Samsung ordered to pay Apple $290m in damages


A jury in the US has ruled that Samsung infringed on a number of Apple patents and has ordered the Korean manufacturer to pay its rival $290 million in damages.


The latest round of the high-profile Apple vs Samsung patent dispute, an eight member jury in California has deemed that the Samsung Galaxy S4 manufacturer unlawfully infringed on a number of Apple’s smartphone and tablet patents and intellectual design properties and as such should pay $290 million (£1179.5m) in damages.


The ruling it the latest sizeable chunk of cash Samsung has been forced to pay Apple, after further patent disputes recently saw the tech giant ordered to hand nearly $600 million to its leading competitor on the portable gadget market.

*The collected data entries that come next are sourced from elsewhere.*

[config.mk]
export PLATFORM = sky130hd
export DESIGN_NAME = capture_controller
export DESIGN_NICKNAME = d
export VERILOG_FILES = /design/src/rtl/capture_pkg.sv /design/src/rtl/capture_controller_counter.sv /design/src/rtl/capture_controller.sv
export SDC_FILE = /design/constraint.sdc
export NUM_CORES = 1
export LEC_CHECK = 0
export ABC_AREA = 0
export CAP_MARGIN = 25
export CORE_AREA = 2 2 112 114
export DETAILED_ROUTE_END_ITERATION = 10
export DIE_AREA = 0 0 114 116
export PLACE_DENSITY_LB_ADDON = 0.12
export SETUP_SLACK_MARGIN = 0.5
export SKIP_CTS_REPAIR_TIMING = 1
export SKIP_LAST_GASP = 1
export SYNTH_ARGS = -nofsm -noshare
export SYNTH_HDL_FRONTEND = slang
export SYNTH_HIERARCHICAL = 1
export SYNTH_SLANG_ARGS = --single-unit
[constraint.sdc]
create_clock -name clock -period 1.8 [get_ports clock]
set_input_delay 0.36 -clock clock [delete_from_list [all_inputs] [get_ports clock]]
set_output_delay 0.36 -clock clock [all_outputs]
set_load 0.02 [all_outputs]
[src/rtl/capture_pkg.sv]
// Opcodes of the SUMP-style command set and the acquisition state encoding.
package capture_pkg;

   localparam logic [7:0] OP_RESET   = 8'h00;
   localparam logic [7:0] OP_ARM     = 8'h01;
   localparam logic [7:0] OP_ID      = 8'h02;
   localparam logic [7:0] OP_META    = 8'h04;
   localparam logic [7:0] OP_DIVIDER = 8'h80;
   localparam logic [7:0] OP_COUNTS  = 8'h81;
   localparam logic [7:0] OP_RISE    = 8'hC0;
   localparam logic [7:0] OP_FALL    = 8'hC1;

   typedef enum logic [2:0] {
      ST_IDLE,
      ST_META_WAIT,
      ST_ARMED,
      ST_CAPTURE,
      ST_DUMP
   } state_t;

endpackage

[src/rtl/capture_controller_counter.sv]
// Post-trigger sample down-counter: load, decrement on enable (saturating at zero), zero flag.
// Registered count, one-cycle update; no backpressure.
module post_trigger_counter #(
   parameter int COUNT_WIDTH = 16
) (
   input  logic                   clock,
   input  logic                   ext_reset,
   input  logic                   load,
   input  logic [COUNT_WIDTH-1:0] load_value,
   input  logic                   dec,
   output logic [COUNT_WIDTH-1:0] count,
   output logic                   zero
);

   always_ff @(posedge clock) begin
      if (ext_reset) begin
         count <= '0;
      end else if (load) begin
         count <= load_value;
      end else if (dec && (count != '0)) begin
         count <= count - COUNT_WIDTH'(1);
      end
   end

   assign zero = (count == '0);

endmodule

[src/rtl/capture_controller.sv]
// Acquisition sequencer and capture config registers; CAPTURE_ABORT_EN lets opcode 0x00 abort ARMED/CAPTURE/DUMP.
// All outputs registered, one-cycle response; no backpressure, meta_busy/dump_busy only hold META_WAIT/DUMP.
module capture_controller
   import capture_pkg::*;
#(
   parameter int SAMPLE_WIDTH = 8,
   parameter int DIV_WIDTH    = 24,
   parameter int COUNT_WIDTH  = 16
) (
   input  logic                    clock,
   input  logic                    ext_reset,
   input  logic [7:0]              opcode,
   input  logic [31:0]             command,
   input  logic                    cmd_recv_rx,
   input  logic                    run,
   input  logic                    sample_en,
   input  logic                    meta_busy,
   input  logic                    dump_busy,
   output logic                    reset,
   output logic [DIV_WIDTH-1:0]    divider,
   output logic [COUNT_WIDTH-1:0]  read_count,
   output logic [COUNT_WIDTH-1:0]  delay_count,
   output logic [SAMPLE_WIDTH-1:0] rise_pattern,
   output logic [SAMPLE_WIDTH-1:0] fall_pattern,
   output logic                    arm,
   output logic                    data_meta_mux,
   output logic                    send_id,
   output logic                    begin_meta_transmit,
   output logic                    begin_dump,
   output logic                    capture_active
);

   state_t                 state;
   logic                   cnt_load;
   logic                   cnt_dec;
   logic                   cnt_zero;
   logic [COUNT_WIDTH-1:0] cnt_value;
   logic                   capture_done;
   logic                   abort;

   assign cnt_load = (state == ST_ARMED) && run;
   assign cnt_dec  = (state == ST_CAPTURE) && sample_en;

   // Dump on the sample that takes the count to zero; a zero delay dumps on the first sample.
   assign capture_done = cnt_dec && (cnt_zero || (cnt_value == COUNT_WIDTH'(1)));

`ifdef CAPTURE_ABORT_EN
   assign abort = cmd_recv_rx && (opcode == OP_RESET) &&
                  (state inside {ST_ARMED, ST_CAPTURE, ST_DUMP});
`else
   assign abort = 1'b0;
`endif

   post_trigger_counter #(
      .COUNT_WIDTH (COUNT_WIDTH)
   ) u_counter (
      .clock      (clock),
      .ext_reset  (ext_reset),
      .load       (cnt_load),
      .load_value (delay_count),
      .dec        (cnt_dec),
      .count      (cnt_value),
      .zero       (cnt_zero)
   );

   always_ff @(posedge clock) begin
      if (ext_reset) begin
         state               <= ST_IDLE;
         reset               <= 1'b0;
         divider             <= '0;
         read_count          <= '0;
         delay_count         <= '0;
         rise_pattern        <= '0;
         fall_pattern        <= '0;
         arm                 <= 1'b0;
         data_meta_mux       <= 1'b0;
         send_id             <= 1'b0;
         begin_meta_transmit <= 1'b0;
         begin_dump          <= 1'b0;
         capture_active      <= 1'b0;
      end else begin
         reset               <= 1'b0;
         send_id             <= 1'b0;
         begin_meta_transmit <= 1'b0;
         begin_dump          <= 1'b0;

         if (abort) begin
            reset          <= 1'b1;
            arm            <= 1'b0;
            data_meta_mux  <= 1'b0;
            capture_active <= 1'b0;
            state          <= ST_IDLE;
         end else begin
            case (state)
               ST_IDLE: begin
                  if (cmd_recv_rx) begin
                     case (opcode)
                        OP_RESET: begin
                           reset          <= 1'b1;
                           arm            <= 1'b0;
                           data_meta_mux  <= 1'b0;
                           capture_active <= 1'b0;
                        end
                        OP_ARM: begin
                           arm            <= 1'b1;
                           capture_active <= 1'b1;
                           state          <= ST_ARMED;
                        end
                        OP_ID, OP_META: begin
                           begin_meta_transmit <= 1'b1;
                           send_id             <= (opcode == OP_ID);
                           data_meta_mux       <= 1'b0;
                           state               <= ST_META_WAIT;
                        end
                        OP_DIVIDER: divider      <= command[DIV_WIDTH-1:0];
                        OP_COUNTS: begin
                           read_count  <= command[COUNT_WIDTH-1:0];
                           delay_count <= command[16+COUNT_WIDTH-1:16];
                        end
                        OP_RISE:    rise_pattern <= command[SAMPLE_WIDTH-1:0];
                        OP_FALL:    fall_pattern <= command[SAMPLE_WIDTH-1:0];
                        default: ;
                     endcase
                  end
               end
               // The start-pulse cycle is treated as busy so the peer has time to raise its flag.
               ST_META_WAIT: begin
                  if (!meta_busy && !begin_meta_transmit) state <= ST_IDLE;
               end
               ST_ARMED: begin
                  if (run) state <= ST_CAPTURE;
               end
               ST_CAPTURE: begin
                  if (capture_done) begin
                     arm           <= 1'b0;
                     data_meta_mux <= 1'b1;
                     begin_dump    <= 1'b1;
                     state         <= ST_DUMP;
                  end
               end
               ST_DUMP: begin
                  if (!dump_busy && !begin_dump) begin
                     data_meta_mux  <= 1'b0;
                     capture_active <= 1'b0;
                     state          <= ST_IDLE;
                  end
               end
               default: state <= ST_IDLE;
            endcase
         end
      end
   end

endmodule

Although the £290 million damages ruling its almost $100 million lower than the $380 million fee Apple had been seeking, it is considerably higher than the $53 million Samsung said that it would be willing to pay.


Despite Samsung’s best last minute efforts to force a retrial, the jury today came to their verdict days after the case started to be heard.


During the two companies’ arguments, Apple’s Senior Vice President of Worldwide marketing, Phil Schiller, took to the dock to declare Samsung’s original Galaxy S handset a blatant copy of the early iPhones and Apple’s patented technologies and designs.


Discussing the first time he saw the original Samsung Galaxy S, Schiller stated: “I was quite shocked. They went and copied the iPhone.”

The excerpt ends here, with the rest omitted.